In an earlier entry I complained about the sense of culture-shock for a casual player in World of Warcraft when you switch from the largely solo-friendly leveling grind to the explicitly group-focused endgame. Recently biting the bullet I decided it was time to suck it up and try and find a guild, else I really had no reason to continue paying any longer. I already talked about the endgame hierarchy; through level one to eighty a player comes across several "instances" which are more difficult environments that you run through in a group of five people. Monsters are harder to kill and they're more challenging, and as such they give you better rewards. When you get past 70, these instances start getting heroic versions, which are even more difficult to go through and require better gear and groups of characters at the max level. Heroics give you gear that you're supposed to use to start running ten man "raids," which in turn give you gear that you're supposed to use to run the 25-man versions, which drop gear for the 10-man raid that's the next step up in difficulty, which in turn provides gear for the 25-man version, onward and upward until you've cleared everything. For a new player, especially a casual one, injecting yourself into this path is problematic, especially if you're picking it up where I am and where most players are on the 25-man raids.

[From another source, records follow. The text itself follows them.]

File: config.mk
export PLATFORM = sky130hd
export DESIGN_NAME = mem_port_arbiter
export DESIGN_NICKNAME = d
export VERILOG_FILES = /design/src/rtl/mem_port_arbiter.sv
export SDC_FILE = /design/constraint.sdc
export NUM_CORES = 1
export LEC_CHECK = 0
export ABC_AREA = 1
export CORE_MARGIN = 4
export CORE_UTILIZATION = 68
export CTS_CLUSTER_SIZE = 8
export DETAILED_ROUTE_END_ITERATION = 8
export DONT_BUFFER_PORTS = 1
export MAX_ROUTING_LAYER = met4
export PLACE_DENSITY_LB_ADDON = 0.2
export SKIP_LAST_GASP = 1
export SLEW_MARGIN = 15
export SYNTH_ARGS = -nofsm -noshare
export SYNTH_HDL_FRONTEND = slang
export SYNTH_SLANG_ARGS = --single-unit
File: constraint.sdc
create_clock -name clk -period 2.9 [get_ports clk]
set_clock_uncertainty 0.15 [all_clocks]
set_input_delay 0.435 -clock clk [delete_from_list [all_inputs] [get_ports clk]]
set_output_delay 0.435 -clock clk [all_outputs]
set_load 0.02 [all_outputs]
### src/rtl/cu_multi_reg.sv
// cu_multi_reg: PATP control unit with a bank of 2**REG_SEL_W data registers.
// One binary state machine (F1 F2 F3 E1 E2 E3 HALT) sequences fetch/execute
// over a shared bus. All strobes are decoded from state, op_q, rsel_q, z and
// mem_ready.
//
// Optional feature macro: CU_BNZ_EN (opcode 1001 becomes BNZ; otherwise NOP).
//
// Ports:
//   clk, rst            clock, synchronous active-high reset
//   opcode[3:0], rsel   IR opcode and register-select fields (latched at end of F3)
//   z                   ALU zero flag (used by BUZ/BNZ in E1)
//   mem_ready           0 stalls read/write cycles
//   oe_ms/ir/pc/alureg  bus output enables; oe_d one-hot data-register OE
//   func[1:0]           ALU function: 00 CLR, 01 INC, 10 ADD, 11 DEC
//   read, write         memory strobes
//   we_mar/ir/pc/alureg write enables; we_d one-hot data-register WE
//   alu_bsel            latched rsel, ALU B-operand select
//   in_fetch, halted    status: F1..F3, HALT
module cu_multi_reg #(
  parameter int unsigned REG_SEL_W = 2
) (
  input  logic                      clk,
  input  logic                      rst,
  input  logic [3:0]                opcode,
  input  logic [REG_SEL_W-1:0]      rsel,
  input  logic                      z,
  input  logic                      mem_ready,
  output logic                      oe_ms,
  output logic                      oe_ir,
  output logic                      oe_pc,
  output logic                      oe_alureg,
  output logic [(2**REG_SEL_W)-1:0] oe_d,
  output logic [1:0]                func,
  output logic                      read,
  output logic                      write,
  output logic                      we_mar,
  output logic                      we_ir,
  output logic                      we_pc,
  output logic                      we_alureg,
  output logic [(2**REG_SEL_W)-1:0] we_d,
  output logic [REG_SEL_W-1:0]      alu_bsel,
  output logic                      in_fetch,
  output logic                      halted
);

  localparam int unsigned NREG = 2**REG_SEL_W;

  localparam logic [3:0] OP_CLR   = 4'b0000;
  localparam logic [3:0] OP_INC   = 4'b0001;
  localparam logic [3:0] OP_ADD   = 4'b0010;
  localparam logic [3:0] OP_DEC   = 4'b0011;
  localparam logic [3:0] OP_JMP   = 4'b0100;
  localparam logic [3:0] OP_BUZ   = 4'b0101;
  localparam logic [3:0] OP_LOAD  = 4'b0110;
  localparam logic [3:0] OP_STORE = 4'b0111;
  localparam logic [3:0] OP_HALT  = 4'b1000;
`ifdef CU_BNZ_EN
  localparam logic [3:0] OP_BNZ   = 4'b1001;
`endif

  typedef enum logic [2:0] {
    F1   = 3'd0,
    F2   = 3'd1,
    F3   = 3'd2,
    E1   = 3'd3,
    E2   = 3'd4,
    E3   = 3'd5,
    HALT = 3'd6
  } state_t;

  state_t                 state_q, state_d;
  logic [3:0]             op_q;
  logic [REG_SEL_W-1:0]   rsel_q;
  logic [NREG-1:0]        d_sel;

  assign d_sel = NREG'(1) << rsel_q;

  always_ff @(posedge clk) begin
    if (rst) begin
      state_q <= F1;
      op_q    <= '0;
      rsel_q  <= '0;
    end else begin
      state_q <= state_d;
      if (state_q == F3) begin
        op_q   <= opcode;
        rsel_q <= rsel;
      end
    end
  end

  // Outputs are forced low while rst is high, so an aborted instruction or
  // stall produces no strobes even in the first reset cycle.
  always_comb begin
    state_d   = state_q;
    oe_ms     = 1'b0;
    oe_ir     = 1'b0;
    oe_pc     = 1'b0;
    oe_alureg = 1'b0;
    oe_d      = '0;
    func      = 2'b00;
    read      = 1'b0;
    write     = 1'b0;
    we_mar    = 1'b0;
    we_ir     = 1'b0;
    we_pc     = 1'b0;
    we_alureg = 1'b0;
    we_d      = '0;
    alu_bsel  = '0;
    in_fetch  = 1'b0;
    halted    = 1'b0;
    if (!rst) begin
      alu_bsel = rsel_q;
      case (state_q)
        F1: begin
          in_fetch  = 1'b1;
          oe_pc     = 1'b1;
          we_mar    = 1'b1;
          func      = 2'b01;
          we_alureg = 1'b1;
          state_d   = F2;
        end
        F2: begin
          in_fetch = 1'b1;
          read     = 1'b1;
          oe_ms    = 1'b1;
          we_ir    = mem_ready;
          state_d  = mem_ready ? F3 : F2;
        end
        F3: begin
          in_fetch  = 1'b1;
          oe_alureg = 1'b1;
          we_pc     = 1'b1;
          state_d   = E1;
        end
        E1: begin
          state_d = F1;
          case (op_q)
            OP_CLR: begin
              func      = 2'b00;
              we_alureg = 1'b1;
              state_d   = E2;
            end
            OP_INC, OP_DEC: begin
              oe_d      = d_sel;
              func      = (op_q == OP_INC) ? 2'b01 : 2'b11;
              we_alureg = 1'b1;
              state_d   = E2;
            end
            OP_ADD, OP_LOAD, OP_STORE: begin
              oe_ir   = 1'b1;
              we_mar  = 1'b1;
              state_d = E2;
            end
            OP_JMP: begin
              oe_ir = 1'b1;
              we_pc = 1'b1;
            end
            OP_BUZ: begin
              oe_ir = z;
              we_pc = z;
            end
`ifdef CU_BNZ_EN
            OP_BNZ: begin
              oe_ir = !z;
              we_pc = !z;
            end
`endif
            OP_HALT: state_d = HALT;
            default: state_d = F1;
          endcase
        end
        E2: begin
          state_d = F1;
          case (op_q)
            OP_ADD: begin
              read      = 1'b1;
              oe_ms     = 1'b1;
              func      = 2'b10;
              we_alureg = mem_ready;
              state_d   = mem_ready ? E3 : E2;
            end
            OP_LOAD: begin
              read    = 1'b1;
              oe_ms   = 1'b1;
              we_d    = mem_ready ? d_sel : '0;
              state_d = mem_ready ? F1 : E2;
            end
            OP_STORE: begin
              oe_d    = d_sel;
              write   = 1'b1;
              state_d = mem_ready ? F1 : E2;
            end
            default: begin
              // CLR/INC/DEC write-back
              oe_alureg = 1'b1;
              we_d      = d_sel;
            end
          endcase
        end
        E3: begin
          oe_alureg = 1'b1;
          we_d      = d_sel;
          state_d   = F1;
        end
        HALT: begin
          halted  = 1'b1;
          state_d = HALT;
        end
        default: state_d = F1;
      endcase
    end
  end

endmodule
==> src/flat_wrapper.sv <==
// flat-port wrapper written by rule: the top's interface ports become plain ports
module blink_rate_controller_flat 
#(
    parameter int CNT_W      = 26,
    parameter int DIV0       = 1000000,
    parameter int DIV1       = 500000,
    parameter int DIV2       = 250000,
    parameter int DIV3       = 125000,
    parameter int DEB_CYCLES = 20000
)
  (CLK, RESET, bus_BTN_SPEED, bus_BTN_PAUSE, bus_LED, bus_TICK, bus_RATE_SEL, bus_RUNNING);
  blink_rate_controller_if bus_i ();
  input  logic CLK;
  input  logic RESET;
  input wire logic [$bits(bus_i.BTN_SPEED)-1:0] bus_BTN_SPEED;
  input wire logic [$bits(bus_i.BTN_PAUSE)-1:0] bus_BTN_PAUSE;
  output wire logic [$bits(bus_i.LED)-1:0] bus_LED;
  output wire logic [$bits(bus_i.TICK)-1:0] bus_TICK;
  output wire logic [$bits(bus_i.RATE_SEL)-1:0] bus_RATE_SEL;
  output wire logic [$bits(bus_i.RUNNING)-1:0] bus_RUNNING;
  assign bus_i.BTN_SPEED = bus_BTN_SPEED;
  assign bus_i.BTN_PAUSE = bus_BTN_PAUSE;
  assign bus_LED = bus_i.LED;
  assign bus_TICK = bus_i.TICK;
  assign bus_RATE_SEL = bus_i.RATE_SEL;
  assign bus_RUNNING = bus_i.RUNNING;
  blink_rate_controller #(.CNT_W(CNT_W), .DIV0(DIV0), .DIV1(DIV1), .DIV2(DIV2), .DIV3(DIV3), .DEB_CYCLES(DEB_CYCLES)) u_core (.CLK(CLK), .RESET(RESET), .bus(bus_i));
endmodule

It might not be such a task for characters whose roles are strictly about dealing damage, but as a healer my primary function is to make sure nobody dies. No one wants to run any heroics with a healer who doesn't have the greatest gear, and normally this deficit is made up for by joining a guild that is interested in helping players run things incessantly until they have better gear and better experience.

Long winded paragraph aside, after sinking a small fortune in my server's auction house I bought a handful of "epic" items to make myself a bit more formidable off the bat. It would be no substitute for what I was supposed to pick up along the way but for the time being it was the easiest thing I could do. Geared a little less pathetically, I started soliciting groups to do the easier heroics so I could hopefully collect the gear I'd need to get started on the chain. At the start of this I met a guy running a guild who needed more healers. I explained my abysmal gear situation but he said the aim of the guild at the moment was to gear new members so they could actually run stuff. Sounded wonderful! He gave me a tentative invitation, asking me to run with them in a ten man raid they had planned in an hour, and I agreed even though I wasn't really sure if I had adequate equipment to manage it. It… did not go well. And when instances or raids don't go well, people get frustrated and the name calling and accusations start to fly. That the raid was largely comprised of people who, like myself, had just been conscripted an hour before didn't really help because there was no cohesion or coordination. People did what they wanted and the run suffered because of it. I stuck around for a couple days nevertheless, hoping that with other guild members available to do the easier heroics I could address the gear problem. This didn't work out all that great either as there were rarely enough people available to fill out the needed numbers, and I eventually started to feel pretty frustrated.

After a couple days, and more considerations as to whether or not it was really time to go play something else, I got invited into another guild run. These guys were a splinter group from a larger guild and had significantly better equipment and focus than the previous collection I was with, so things went much better and far less stressful. Again, they needed healers (that's part of the reason I created a priest, I'm always in demand, which was a far change from the level of unimportance I felt on my warlock character), and after explaining both the gear and existing guild issue, the guild leader promised that I wouldn't be leaving one group just to get myself into the same situation again. So, upon firing off a letter to the first GM, I /gquit and joined the new group. In the intervening time there's generally always been enough people around to do heroics, and I have managed to gather four pieces of gear to replace parts of my pathetic original equipment.

All of this is to lament the drastic change of focus in WoW once you hit the level cap. Despite Blizzard making such an effort to reduce the difficulty of instances and raids with the latest expansion, allowing such content to be seen by a significantly larger group of people, it is still prohibitively difficult to get into the current if you're not playing WoW like it's a second job. In the end you're just replacing the level grind with the equipment grind; when things are working well it's okay, but I really don't know how the top players on my server ever kept up enough interest in the game to get to that point.

One Response to \'A tale of two guilds\'

    Lewis Luminos MonsterID Icon

    Lewis Luminos
    26 Jul 2009 · 9:40 PM

    This is why I always get bored to death when I hit or get near to the level cap (actually I usually get bored by about lvl 50 or so). I play so casually that if I join a guild I'm left far behind in a matter of weeks. I prefer soloing and instances over the endgame. Once I get to the point where I can't keep up and I'm bored with it – time to liquidate that character's assets, start a noob, send him the gold, and start over. On a related tangent I think part of the reason I'm liking Runes of Magic so much better is that it's such a new game (still in Beta) there's a much higher proportion of low-level characters around. Levelling is a lot faster too, although there's more levels to get through – up to lvl 50 twice, as you're dual classed.